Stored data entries
=== Begin Enclosure ===

$ cat src/rtl/core/sha512_pkg.sv
// ----------------------------------------------------------------------------
// SHA-512 / SHA-384 package
// Round constants, initial values, shared types and helper functions.
// ----------------------------------------------------------------------------
`default_nettype none

package sha512_pkg;

    localparam int WordW   = 64;
    localparam int Rounds  = 80;
    localparam int BlkWords = 16;
    localparam logic [7:0] PadByte = 8'h80;
    localparam int LengthLimitWords = 112 / 8;

    typedef logic [WordW-1:0] word_t;

    // queue entry between front and back: one word for the block buffer
    typedef struct packed {
        word_t word;
        logic  last_of_msg;   // final length word of a message: emit digest after it
    } fe_entry_t;

    typedef enum logic [1:0] {
        BK_IDLE,
        BK_ROUND,
        BK_ADD,
        BK_OUT
    } bk_state_t;

    typedef enum logic [1:0] {
        FE_TAKE,
        FE_PAD,
        FE_LEN
    } fe_state_t;

    localparam logic [0:0] RegDigestMode = 1'b0;
    localparam logic [1:0] AddrDigestMode = 2'({RegDigestMode, 2'b00});

    function automatic word_t rotr(input word_t x, input int n);
        rotr = (x >> n) | (x << (WordW - n));
    endfunction

    function automatic word_t round_k(input logic [6:0] i);
        word_t r;
        r = '0;
        case (i)
            7'd0: r = 64'h428a2f98d728ae22;  7'd1: r = 64'h7137449123ef65cd;
            7'd2: r = 64'hb5c0fbcfec4d3b2f;  7'd3: r = 64'he9b5dba58189dbbc;
            7'd4: r = 64'h3956c25bf348b538;  7'd5: r = 64'h59f111f1b605d019;
            7'd6: r = 64'h923f82a4af194f9b;  7'd7: r = 64'hab1c5ed5da6d8118;
            7'd8: r = 64'hd807aa98a3030242;  7'd9: r = 64'h12835b0145706fbe;
            7'd10: r = 64'h243185be4ee4b28c; 7'd11: r = 64'h550c7dc3d5ffb4e2;
            7'd12: r = 64'h72be5d74f27b896f; 7'd13: r = 64'h80deb1fe3b1696b1;
            7'd14: r = 64'h9bdc06a725c71235; 7'd15: r = 64'hc19bf174cf692694;
            7'd16: r = 64'he49b69c19ef14ad2; 7'd17: r = 64'hefbe4786384f25e3;
            7'd18: r = 64'h0fc19dc68b8cd5b5; 7'd19: r = 64'h240ca1cc77ac9c65;
            7'd20: r = 64'h2de92c6f592b0275; 7'd21: r = 64'h4a7484aa6ea6e483;
            7'd22: r = 64'h5cb0a9dcbd41fbd4; 7'd23: r = 64'h76f988da831153b5;
            7'd24: r = 64'h983e5152ee66dfab; 7'd25: r = 64'ha831c66d2db43210;
            7'd26: r = 64'hb00327c898fb213f; 7'd27: r = 64'hbf597fc7beef0ee4;
            7'd28: r = 64'hc6e00bf33da88fc2; 7'd29: r = 64'hd5a79147930aa725;
            7'd30: r = 64'h06ca6351e003826f; 7'd31: r = 64'h142929670a0e6e70;
            7'd32: r = 64'h27b70a8546d22ffc; 7'd33: r = 64'h2e1b21385c26c926;
            7'd34: r = 64'h4d2c6dfc5ac42aed; 7'd35: r = 64'h53380d139d95b3df;
            7'd36: r = 64'h650a73548baf63de; 7'd37: r = 64'h766a0abb3c77b2a8;
            7'd38: r = 64'h81c2c92e47edaee6; 7'd39: r = 64'h92722c851482353b;
            7'd40: r = 64'ha2bfe8a14cf10364; 7'd41: r = 64'ha81a664bbc423001;
            7'd42: r = 64'hc24b8b70d0f89791; 7'd43: r = 64'hc76c51a30654be30;
            7'd44: r = 64'hd192e819d6ef5218; 7'd45: r = 64'hd69906245565a910;
            7'd46: r = 64'hf40e35855771202a; 7'd47: r = 64'h106aa07032bbd1b8;
            7'd48: r = 64'h19a4c116b8d2d0c8; 7'd49: r = 64'h1e376c085141ab53;
            7'd50: r = 64'h2748774cdf8eeb99; 7'd51: r = 64'h34b0bcb5e19b48a8;
            7'd52: r = 64'h391c0cb3c5c95a63; 7'd53: r = 64'h4ed8aa4ae3418acb;
            7'd54: r = 64'h5b9cca4f7763e373; 7'd55: r = 64'h682e6ff3d6b2b8a3;
            7'd56: r = 64'h748f82ee5defb2fc; 7'd57: r = 64'h78a5636f43172f60;
            7'd58: r = 64'h84c87814a1f0ab72; 7'd59: r = 64'h8cc702081a6439ec;
            7'd60: r = 64'h90befffa23631e28; 7'd61: r = 64'ha4506cebde82bde9;
            7'd62: r = 64'hbef9a3f7b2c67915; 7'd63: r = 64'hc67178f2e372532b;
            7'd64: r = 64'hca273eceea26619c; 7'd65: r = 64'hd186b8c721c0c207;
            7'd66: r = 64'heada7dd6cde0eb1e; 7'd67: r = 64'hf57d4f7fee6ed178;
            7'd68: r = 64'h06f067aa72176fba; 7'd69: r = 64'h0a637dc5a2c898a6;
            7'd70: r = 64'h113f9804bef90dae; 7'd71: r = 64'h1b710b35131c471b;
            7'd72: r = 64'h28db77f523047d84; 7'd73: r = 64'h32caab7b40c72493;
            7'd74: r = 64'h3c9ebe0a15c9bebc; 7'd75: r = 64'h431d67c49c100d4c;
            7'd76: r = 64'h4cc5d4becb3e42b6; 7'd77: r = 64'h597f299cfc657e2a;
            7'd78: r = 64'h5fcb6fab3ad6faec; 7'd79: r = 64'h6c44198c4a475817;
            default: r = '0;
        endcase
        round_k = r;
    endfunction

    function automatic word_t init_value(input logic mode, input logic [2:0] i);
        word_t r;
        r = '0;
        if (!mode) begin
            case (i)
                3'd0: r = 64'h6a09e667f3bcc908; 3'd1: r = 64'hbb67ae8584caa73b;
                3'd2: r = 64'h3c6ef372fe94f82b; 3'd3: r = 64'ha54ff53a5f1d36f1;
                3'd4: r = 64'h510e527fade682d1; 3'd5: r = 64'h9b05688c2b3e6c1f;
                3'd6: r = 64'h1f83d9abfb41bd6b; default: r = 64'h5be0cd19137e2179;
            endcase
        end else begin
            case (i)
                3'd0: r = 64'hcbbb9d5dc1059ed8; 3'd1: r = 64'h629a292a367cd507;
                3'd2: r = 64'h9159015a3070dd17; 3'd3: r = 64'h152fecd8f70e5939;
                3'd4: r = 64'h67332667ffc00b31; 3'd5: r = 64'h8eb44a8768581511;
                3'd6: r = 64'hdb0c2e0d64f98fa7; default: r = 64'h47b5481dbefa4fa4;
            endcase
        end
        init_value = r;
    endfunction

endpackage

`default_nettype wire

$ cat src/rtl/core/sha512_queue.sv
// ----------------------------------------------------------------------------
// SHA-512 word queue
// Short FIFO of block words between the front end and the compression engine.
// ----------------------------------------------------------------------------
`default_nettype none

module sha512_queue
    import sha512_pkg::*;
(
    input  wire logic      clk,
    input  wire logic      rst_n,
    input  wire logic      flush,
    input  wire logic      wr,
    input  wire fe_entry_t wdata,
    output logic           q_full,
    input  wire logic      rd,
    output fe_entry_t      rdata,
    output logic           q_empty
);

    fe_entry_t  mem_reg [4];
    logic [1:0] wp_reg, rp_reg;
    logic [2:0] cnt_reg;

    assign q_full  = (cnt_reg == 3'd4);
    assign q_empty = (cnt_reg == 3'd0);
    assign rdata   = mem_reg[rp_reg];

    always_ff @(posedge clk)
    begin
        if (wr && !q_full)
            mem_reg[wp_reg] <= wdata;
    end

    always_ff @(posedge clk or negedge rst_n)
    begin
        if (!rst_n) begin
            wp_reg  <= '0;
            rp_reg  <= '0;
            cnt_reg <= '0;
        end else if (flush) begin
            wp_reg  <= '0;
            rp_reg  <= '0;
            cnt_reg <= '0;
        end else begin
            if (wr && !q_full)
                wp_reg <= wp_reg + 2'd1;
            if (rd && !q_empty)
                rp_reg <= rp_reg + 2'd1;
            cnt_reg <= cnt_reg + 3'(wr && !q_full) - 3'(rd && !q_empty);
        end
    end

endmodule

`default_nettype wire

$ cat config.mk
export PLATFORM = sky130hd
export DESIGN_NAME = sha512_queue
export DESIGN_NICKNAME = d
export VERILOG_FILES = /design/src/rtl/core/sha512_pkg.sv /design/src/rtl/core/sha512_queue.sv
export SDC_FILE = /design/constraint.sdc
export NUM_CORES = 1
export LEC_CHECK = 0
export ABC_AREA = 1
export BUFFER_PORTS_ARGS = -buffer_cell sky130_fd_sc_hd__buf_2
export CAP_MARGIN = 20
export CORE_MARGIN = 5
export CORE_UTILIZATION = 51
export CTS_CLUSTER_DIAMETER = 150
export DETAILED_ROUTE_END_ITERATION = 10
export PLACE_DENSITY_LB_ADDON = 0.1
export SLEW_MARGIN = 20
export SYNTH_ARGS = -nofsm -noshare
export SYNTH_HDL_FRONTEND = slang
export SYNTH_SLANG_ARGS = --single-unit
$ cat constraint.sdc
create_clock -name clk -period 4.4 [get_ports clk]
set_clock_uncertainty 0.2 [all_clocks]
set_input_delay 0.22 -clock clk [delete_from_list [all_inputs] [get_ports clk]]
set_output_delay 0.22 -clock clk [all_outputs]
set_load 0.05 [all_outputs]
==> results.cfg, run 1 <==
[worst_setup_path]
worst_r2r_startpoint = cnt_reg[1]
worstSetupStartpointType = register
cp-end-kind = output pin
critPathKind = register to output pin
reg2reg_depth = 5
r2r-end = mem_reg[1][59]
required_ns = 3.98
worstPathArrival_ns = 2.97
rrSetupSlack_ns = 1.81
cp_max_fo = 131

[global_routing]
grt_max_degree = 132
antenna_found_initial = 2
grt_usage = 0.189
grt_overflow = 0
grt_pass1_vias = 6554
grt_pass1_wl_um = 33600

[placement]
dpl-instance-area_mm2 = 0.0110
hpwl_um = 11700
placed_cells = 1058
dp_slack_ns = 1.58
port_buffers = 136
gp_congestion = 0.743

[clocking]
cts_buffer_depth = 3
path_clk_slew_ns = 0.06
cts_tree = done
insertion_delay_ns = 0.51
cts.sinks = 267
postCtsSetupBuffers = 0
h-tree-depth = 1
cts-root-buf = clkbuf_16
cts_made_buffers = 28

[die]
rows = 51
die_w_um = 151
die_y_um = 151
ioPinCount = 137
floorplan.initialDensity = 0.521
core_mm2 = 0.0195
dieArea_mm2 = 0.0229

[final_layout]
layout.nets = 970
fin_cells = 1176
fin_area_mm2 = 0.0125
utilization = 0.642
drive_gt1_frac = 0.208
largest_reg_flops = 260
area_growth_pct = 23.3

[drt]
drtPass1Iterations = 4
via_per_inst = 5.30
wire_per_inst_um = 18.2
vias = 6232
drt_iter0_drc = 483
ant_nets = 0
drt_wl_total_um = 21400
route.detailed.drc = 0

[timing]
rsz0062_at_grt = no
finalSetupTns_ns = 0
setup_slack_ns = 1.01
drv_slew = 0
fin_crit_ns = 3.39
holdWs_ns = 0.231
hold_viol = 0
setup_viol = 0
max_freq_mhz = 295
tightest_slew_ns = 0.934
relSlewSlack = 0.377
period_share = 0.771

[pwr]
power.total_mw = 8.13
max-vdd-ir-drop_v = 0.000488
power_density_mw_per_mm2 = 648
leakagePower_nw = 4.49

[worst_hold_path]
min_path_cells = 3
hp-class = input pin to register
hold_path_startpoint = flush
holdPathEnd = cnt_reg[0]

[logic_synthesis]
synth_warnings = 0
synth-async-reset-ratio = 0.0262
syn_avg_cell_area_um2 = 14.7
yosysMostFrequentCell = edfxtp_1
syn_area_mm2 = 0.0102
synthCells = 692
ys_seq_elements = 267
synth_top_area_share = 0.767
ys.flop_type = edfxtp_1
ys_types = 23
synth_edf_count = 260
ys_seq_area_frac = 0.785
synth.largest_area_cell = edfxtp_1
synth_area_leaders = edfxtp_1, nor2_1, o21ai_0, o22ai_1, dfrtp_1
netlist_top_cells_count = edfxtp_1, nor2_1, o21ai_0
synth_fp_nets = 769

[job]
drv_cap = 0

[status]
status = finished clean
[area by class of cell]
cell class	count	area [um2]
timing repair buffer	214	1480
inverter	19	76.3
clock buffer	33	741
antenna	1	2.50
sequential	267	7990
multi-input combinational	363	1810
tap	265	332
clock inverter	14	118
fill	1451	6990
[logic make-up (layout without fill, tap and decap cells)]
family | after synthesis | in the layout | synth area share
fa+ha+maj | 7 | 7 | 0.00935
flops | 267 | 267 | 0.785
buf+inv | 62 | 280 | 0.0408
compound gates | 196 | 196 | 0.104
simple gates | 160 | 160 | 0.0608
other cells | 0 | 1 | 0
[worst max-delay path by stage]
stage,startpoint,endpoint,slack [ns],depth (start not counted)
after floorplan,cnt_reg[1],mem_reg[0][0],0.28,4
after global placement,rp_reg[0],rdata[40],1.67,4
after detailed placement,rp_reg[0],rdata[2],1.58,4
after CTS,rp_reg[0],rdata[2],0.98,4
after global routing,rp_reg[0],rdata[2],0.81,4
final,rp_reg[0],rdata[2],1.01,4
[cell usage in the layout (no fill, tap or decap), types with 3 or more instances in the layout]
cell	Yosys	final
buf_4	4	5
ha_1	6	6
buf_12	1	3
nor2_4	0	4
nand2_1	10	10
o21ai_1	28	28
buf_2	11	136
clkbuf_16	0	29
dlygate4sd3_1	0	70
clkinv_1	1	7
inv_1	16	16
o22ai_1	65	65
edfxtp_1	260	260
clkbuf_1	5	4
clkinv_2	0	4
dfrtp_1	7	5
o21ai_0	102	102
nor2_1	140	136
nand3_1	6	6
nand4_1	4	4
[layer usage]
metal  share of wire  vias up  track usage  wire length (um)
met5         0.00061        -            0                13
met4           0.018        2       0.0512               377
met3           0.065       32       0.0347              1400
met2            0.50      187        0.337             10800
met1            0.41     3017        0.237              8820
li1                -     2994            -                 -
[critical path, cell delays in order, from the launching register on]
cell	delay, ns
dfrtp_4	0.75
inv_6	0.79
o21ai_0	0.22
o22ai_1	0.29
buf_2	0.33
[power breakdown]
group | switching, mW | leakage, nW | total (mW) | internal, mW
clock network | 0.873 | 0.416 | 2.18 | 1.30
registers | 0.127 | 2.47 | 3.23 | 3.10
logic | 2.13 | 1.60 | 2.72 | 0.593
total | 3.13 | 4.49 | 8.13 | 5.00
[what timing repair did]
action	4_1_cts	5_1_grt
hold buffers	70	0
gates resized for setup	0	0
hold endpoints to repair	274	0
Power figures use the tool's default switching activity.
==> run 2, diff against run 1 <==
==> constraint.sdc (replaced) <==
create_clock -name clk -period 3 [get_ports clk]
set_clock_uncertainty 0.2 [all_clocks]
set_input_delay 0.15 -clock clk [delete_from_list [all_inputs] [get_ports clk]]
set_output_delay 0.15 -clock clk [all_outputs]
set_load 0.05 [all_outputs]
==> run 2 against run 1 <==
Effect of this change: clock power rose by 52%; global-route usage up 0.11 points; final area is 0.76% higher; non-clock buffer count up 10; clock-buffer cell count grew 7; combinational power up 52%; critical path type unchanged.
==> results.cfg, run 2 (same netlist as run 1, synthesis figures left out) <==
[pwr]
power_density_mw_per_mm2 = 958
leakagePower_nw = 4.55
max-vdd-ir-drop_v = 0.000633

[die]
floorplan.initialDensity = 0.521
rows = 51
core_mm2 = 0.0195
die_y_um = 151
die_w_um = 151
dieArea_mm2 = 0.0229
ioPinCount = 137

[final_layout]
area_growth_pct = 24.2
final_common_cell = edfxtp_1
utilization = 0.647
fin_area_mm2 = 0.0126
layout.nets = 980
drive_gt1_frac = 0.213
n_antenna_cell = 0
largest_reg_flops = 260
mostFrequentLayoutCells = edfxtp_1, nor2_1, buf_2

[global_routing]
antenna_found_initial = 0
met2_usage = 0.330
grt_most_used_layer = met2
grt_pass1_vias = 6462
grt_pass1_wl_um = 33900
grtUsageMet1 = 0.248
use_met3 = 0.0359
grt_max_degree = 134
grt_usage = 0.190
grt_overflow = 0

[placement]
dpl-instance-area_mm2 = 0.0110
port_buffers = 136
gp_congestion = 0.716
dp_slack_ns = 0.716
hpwl_um = 11900

[worst_setup_path]
required_ns = 2.65
rrSetupSlack_ns = 0.71
worstSetupStartpointType = register
cp-end-kind = output pin
worstPathArrival_ns = 2.34
slowest_stage = dfrtp_4
slowest_delay_ns = 0.51
reg2reg_depth = 11
crit_chain = inv_6, buf_4, o21ai_0, o22ai_1, buf_2
critPathKind = register to output pin
critPathTopFamily = buffers and inverters
path_buf_inv = 3
worst_r2r_startpoint = cnt_reg[1]
cp_max_fo = 62
r2r-end = cnt_reg[2]

[drt]
drtPass1Iterations = 4
drt_iter0_drc = 324
ant_nets = 0
route.detailed.drc = 0
drt_wl_total_um = 21300
wire_per_inst_um = 18.0
via_per_inst = 5.36
vias = 6370

[clocking]
path_clk_slew_ns = 0.06
insertion_delay_ns = 0.52
cts-root-buf = clkbuf_16
postCtsSetupBuffers = 0
h-tree-depth = 1
cts_buffer_depth = 3
cts.sinks = 267
cts_tree = done
cts_made_buffers = 28

[timing]
period_share = 0.896
relSlewSlack = 0.480
fin_crit_ns = 2.69
max_freq_mhz = 372
rsz0062_at_grt = no
setup_viol = 0
setup_slack_ns = 0.313
drv_slew = 0
hold_viol = 0
tightest_slew_ns = 0.780

[worst_hold_path]
hp-class = input pin to register
min_path_cells = 3
holdPathEnd = cnt_reg[0]
hold_path_startpoint = flush

[status]
status = finished clean

[job]
drv_cap = 0
-- run 2: cell count changes in the layout (fill, tap and decap cells not counted), sizes merged --
cell	before	now
clkinv	11	6
inv	18	19
bufinv	2	3
clkinvlp	2	1
clkbuf	33	40
buf	144	154
diode	1	0
-- run 2: layer usage --
layer	up-vias	wire, um
met2	155	10800
met4	0	348
met5	-	0
met3	35	1260
li1	3017	-
met1	3163	8970
-- run 2: worst max-delay path by stage --
stage,start,to,slack (ns),cells after the start
after floorplan,cnt_reg[1],mem_reg[0][0],-0.08,4
after global placement,cnt_reg[1],cnt_reg[2],0.80,11
after detailed placement,cnt_reg[1],cnt_reg[2],0.72,11
after CTS,rp_reg[0],rdata[7],0.26,5
after global routing,rp_reg[0],rdata[38],0.16,5
final,rp_reg[0],rdata[33],0.31,5
-- run 2: stage by stage --
stage | total power, mW | hold slack, ns | TNS (ns) | instances
floorplan | 7.91 | -0.346 | -19.61 | 692
global placement | 8.78 | -0.203 | 0 | 1068
detailed placement | 8.84 | -0.198 | 0 | 1068
CTS | 12.2 | 0.133 | 0 | 1188
global route | 12.7 | 0.165 | 0 | 1188
finish | 12.1 | 0.166 | 0 | 1188
-- run 2: repair_timing --
item                                    4_1_cts  5_1_grt
hold buffers                                 70        0
endpoints found under the hold margin       274        0
endpoints found under the setup margin        0        0
resized for setup                             0        0
-- run 2: report_power, final --
group / switching, mW / leakage (nW) / internal, mW
Sequential: 0.102 / 2.47 / 4.55
Combinational: 3.22 / 1.65 / 0.916
Clock: 1.29 / 0.428 / 2.02
Total: 4.61 / 4.55 / 7.49
-- run 2: worst min-delay path, stage by stage --
cell and delay, ns:
dlygate4sd3_1 0.52, buf_2 0.14, nor2_1 0.05
-- run 2: area by class of cell --
class                      count  area, um2
sequential                   267       7990
fill                        1474       6890
multi-input combinational    363       1810
timing repair buffer         224       1540
clock buffer                  40        767
tap                          265        332
clock inverter                10        126
inverter                      19       76.3
==> run 3, diff against run 2 <==
--- a/config.mk
+++ b/config.mk
@@ -9,7 +9,8 @@
 export BUFFER_PORTS_ARGS = -buffer_cell sky130_fd_sc_hd__buf_2
 export CAP_MARGIN = 20
 export CORE_MARGIN = 5
-export CORE_UTILIZATION = 51
+export CORE_UTILIZATION = 54
+export CTS_BUF_LIST = sky130_fd_sc_hd__clkbuf_8
 export CTS_CLUSTER_DIAMETER = 150
 export DETAILED_ROUTE_END_ITERATION = 10
 export PLACE_DENSITY_LB_ADDON = 0.1
==> run 3 against run 2 <==
Effect of this change: non-clock buffer count decreased by 4; via count up 1.1%; flip-flop and latch count stayed put; worst hold slack hardly changed; combinational power is essentially flat; clock power shrank 22%; global-route usage is 1.2 points higher; critical endpoint is now rdata[55]; die area is 5.2% lower; sequential share of layout area increased by 1.2 points; highest routed layer unchanged; setup slack better by 0.0056 ns; clock-buffer cell count grew 3; total power is 5.8% lower.
==> results.cfg, run 3 (same netlist as run 1, synthesis figures left out) <==
[worst_setup_path]
rrSetupSlack_ns = 0.53
worstPathArrival_ns = 2.33
worstSetupStartpointType = register
critPathKind = register to output pin
r2r-end = cnt_reg[2]
worst_r2r_startpoint = cnt_reg[1]
reg2reg_depth = 10
cp_max_fo = 62
cp-end-kind = output pin
required_ns = 2.65

[pwr]
power_density_mw_per_mm2 = 919
leakagePower_nw = 4.53
max-vdd-ir-drop_v = 0.000679

[final_layout]
drive_gt1_frac = 0.216
mostFrequentLayoutCells = edfxtp_1, nor2_1, buf_2
area_growth_pct = 21.9
layout.nets = 991
n_antenna_cell = 0
largest_reg_flops = 260
final_common_cell = edfxtp_1

[drt]
drtPass1Iterations = 4
drt_iter0_drc = 304
drt_wl_total_um = 22100
wire_per_inst_um = 18.8
vias = 6440
route.detailed.drc = 0
via_per_inst = 5.49
ant_nets = 0

[die]
dieArea_mm2 = 0.0217
ioPinCount = 137
die_y_um = 147
rows = 50
core_mm2 = 0.0186
die_w_um = 147
floorplan.initialDensity = 0.546

[timing]
holdWs_ns = 0.166
relSlewSlack = 0.628
fin_crit_ns = 2.68
setup_viol = 0
max_freq_mhz = 373
hold_viol = 0
drv_slew = 0
tightest_slew_ns = 0.557
period_share = 0.894
rsz0062_at_grt = no
finalSetupTns_ns = 0

[clocking]
cts_made_buffers = 43
cts_resized = 0
cts.sinks = 267
cts_tree = done
path_clk_slew_ns = 0.06
postCtsSetupBuffers = 0
cts-root-buf = clkbuf_8
cts_hold_buf = 70
cts_buffer_depth = 3
h-tree-depth = 2
insertion_delay_ns = 0.51

[global_routing]
grt_usage = 0.202
grt_overflow = 0
grt_max_degree = 134
antenna_found_initial = 0
grt_pass1_wl_um = 34700
grt_pass1_vias = 6853

[job]
drv_cap = 0

[placement]
gp_congestion = 0.778
port_buffers = 136
hpwl_um = 11800

[worst_hold_path]
hp-class = input pin to register
hold_path_startpoint = wdata[61]
min_path_cells = 2
holdPathEnd = mem_reg[2][61]

[status]
status = finished clean
run 3: worst max-delay path, stage by stage, from the launching register on:
cell and delay [ns]:
dfrtp_4 0.51, inv_6 0.36, buf_4 0.38, nor2_1 0.07
o22ai_1 0.20, buf_2 0.29
run 3: worst max path at each step:
stage / start / slack (ns) / endpoint / cells after the start
2_1_floorplan: cnt_reg[1] / -0.08 / mem_reg[0][0] / 4
3_3_place_gp: cnt_reg[1] / 0.63 / cnt_reg[2] / 10
3_5_place_dp: cnt_reg[1] / 0.55 / cnt_reg[2] / 10
4_1_cts: rp_reg[0] / 0.26 / rdata[49] / 5
5_1_grt: rp_reg[0] / 0.16 / rdata[54] / 5
6_report: rp_reg[0] / 0.32 / rdata[55] / 5
run 3: metal layers:
metal | share of wire | global-route usage
met3 | 0.058 | 0.0484
met1 | 0.40 | 0.245
met2 | 0.51 | 0.352
met4 | 0.025 | 0.0750
met5 | 0 | 0
run 3: per-stage QoR:
| stage | util | instance area [um2] | total power [mW] | setup slack [ns] | std cells |
|---|---|---|---|---|---|
| 4_1_cts | 0.665 | 12400 | 11.5 | 0.259 | 1174 |
| 6_report | 0.665 | 12400 | 11.4 | 0.319 | 1174 |
| 2_1_floorplan | - | 10200 | 7.91 | -0.0754 | 692 |
| 3_5_place_dp | 0.590 | 11000 | 8.85 | 0.546 | 1033 |
| 5_1_grt | 0.665 | 12400 | 12.0 | 0.157 | 1174 |
| 3_3_place_gp | 0.590 | 11000 | 8.74 | 0.629 | 1033 |
run 3: layout make-up:
class	count	area (um2)
clock buffer	43	592
clock inverter	28	110
fill	1383	6240
inverter	19	76.3
multi-input combinational	363	1810
sequential	267	7990
tap	234	293
timing repair buffer	220	1540
run 3: where the power goes:
group	total, mW	switching [mW]	internal [mW]
registers	4.66	0.107	4.56
logic	4.15	3.24	0.911
clock network	2.59	1.27	1.32
total	11.4	4.61	6.78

=== End Enclosure ===

● **What the task asks**
From the data above, reproduce word for word the lines running from the line with "export SDC_FILE = /design/constraint.sdc" to the line with "via_per_inst = 5.30", ends included.

● **Response below**
export SDC_FILE = /design/constraint.sdc
export NUM_CORES = 1
export LEC_CHECK = 0
export ABC_AREA = 1
export BUFFER_PORTS_ARGS = -buffer_cell sky130_fd_sc_hd__buf_2
export CAP_MARGIN = 20
export CORE_MARGIN = 5
export CORE_UTILIZATION = 51
export CTS_CLUSTER_DIAMETER = 150
export DETAILED_ROUTE_END_ITERATION = 10
export PLACE_DENSITY_LB_ADDON = 0.1
export SLEW_MARGIN = 20
export SYNTH_ARGS = -nofsm -noshare
export SYNTH_HDL_FRONTEND = slang
export SYNTH_SLANG_ARGS = --single-unit
$ cat constraint.sdc
create_clock -name clk -period 4.4 [get_ports clk]
set_clock_uncertainty 0.2 [all_clocks]
set_input_delay 0.22 -clock clk [delete_from_list [all_inputs] [get_ports clk]]
set_output_delay 0.22 -clock clk [all_outputs]
set_load 0.05 [all_outputs]
==> results.cfg, run 1 <==
[worst_setup_path]
worst_r2r_startpoint = cnt_reg[1]
worstSetupStartpointType = register
cp-end-kind = output pin
critPathKind = register to output pin
reg2reg_depth = 5
r2r-end = mem_reg[1][59]
required_ns = 3.98
worstPathArrival_ns = 2.97
rrSetupSlack_ns = 1.81
cp_max_fo = 131

[global_routing]
grt_max_degree = 132
antenna_found_initial = 2
grt_usage = 0.189
grt_overflow = 0
grt_pass1_vias = 6554
grt_pass1_wl_um = 33600

[placement]
dpl-instance-area_mm2 = 0.0110
hpwl_um = 11700
placed_cells = 1058
dp_slack_ns = 1.58
port_buffers = 136
gp_congestion = 0.743

[clocking]
cts_buffer_depth = 3
path_clk_slew_ns = 0.06
cts_tree = done
insertion_delay_ns = 0.51
cts.sinks = 267
postCtsSetupBuffers = 0
h-tree-depth = 1
cts-root-buf = clkbuf_16
cts_made_buffers = 28

[die]
rows = 51
die_w_um = 151
die_y_um = 151
ioPinCount = 137
floorplan.initialDensity = 0.521
core_mm2 = 0.0195
dieArea_mm2 = 0.0229

[final_layout]
layout.nets = 970
fin_cells = 1176
fin_area_mm2 = 0.0125
utilization = 0.642
drive_gt1_frac = 0.208
largest_reg_flops = 260
area_growth_pct = 23.3

[drt]
drtPass1Iterations = 4
via_per_inst = 5.30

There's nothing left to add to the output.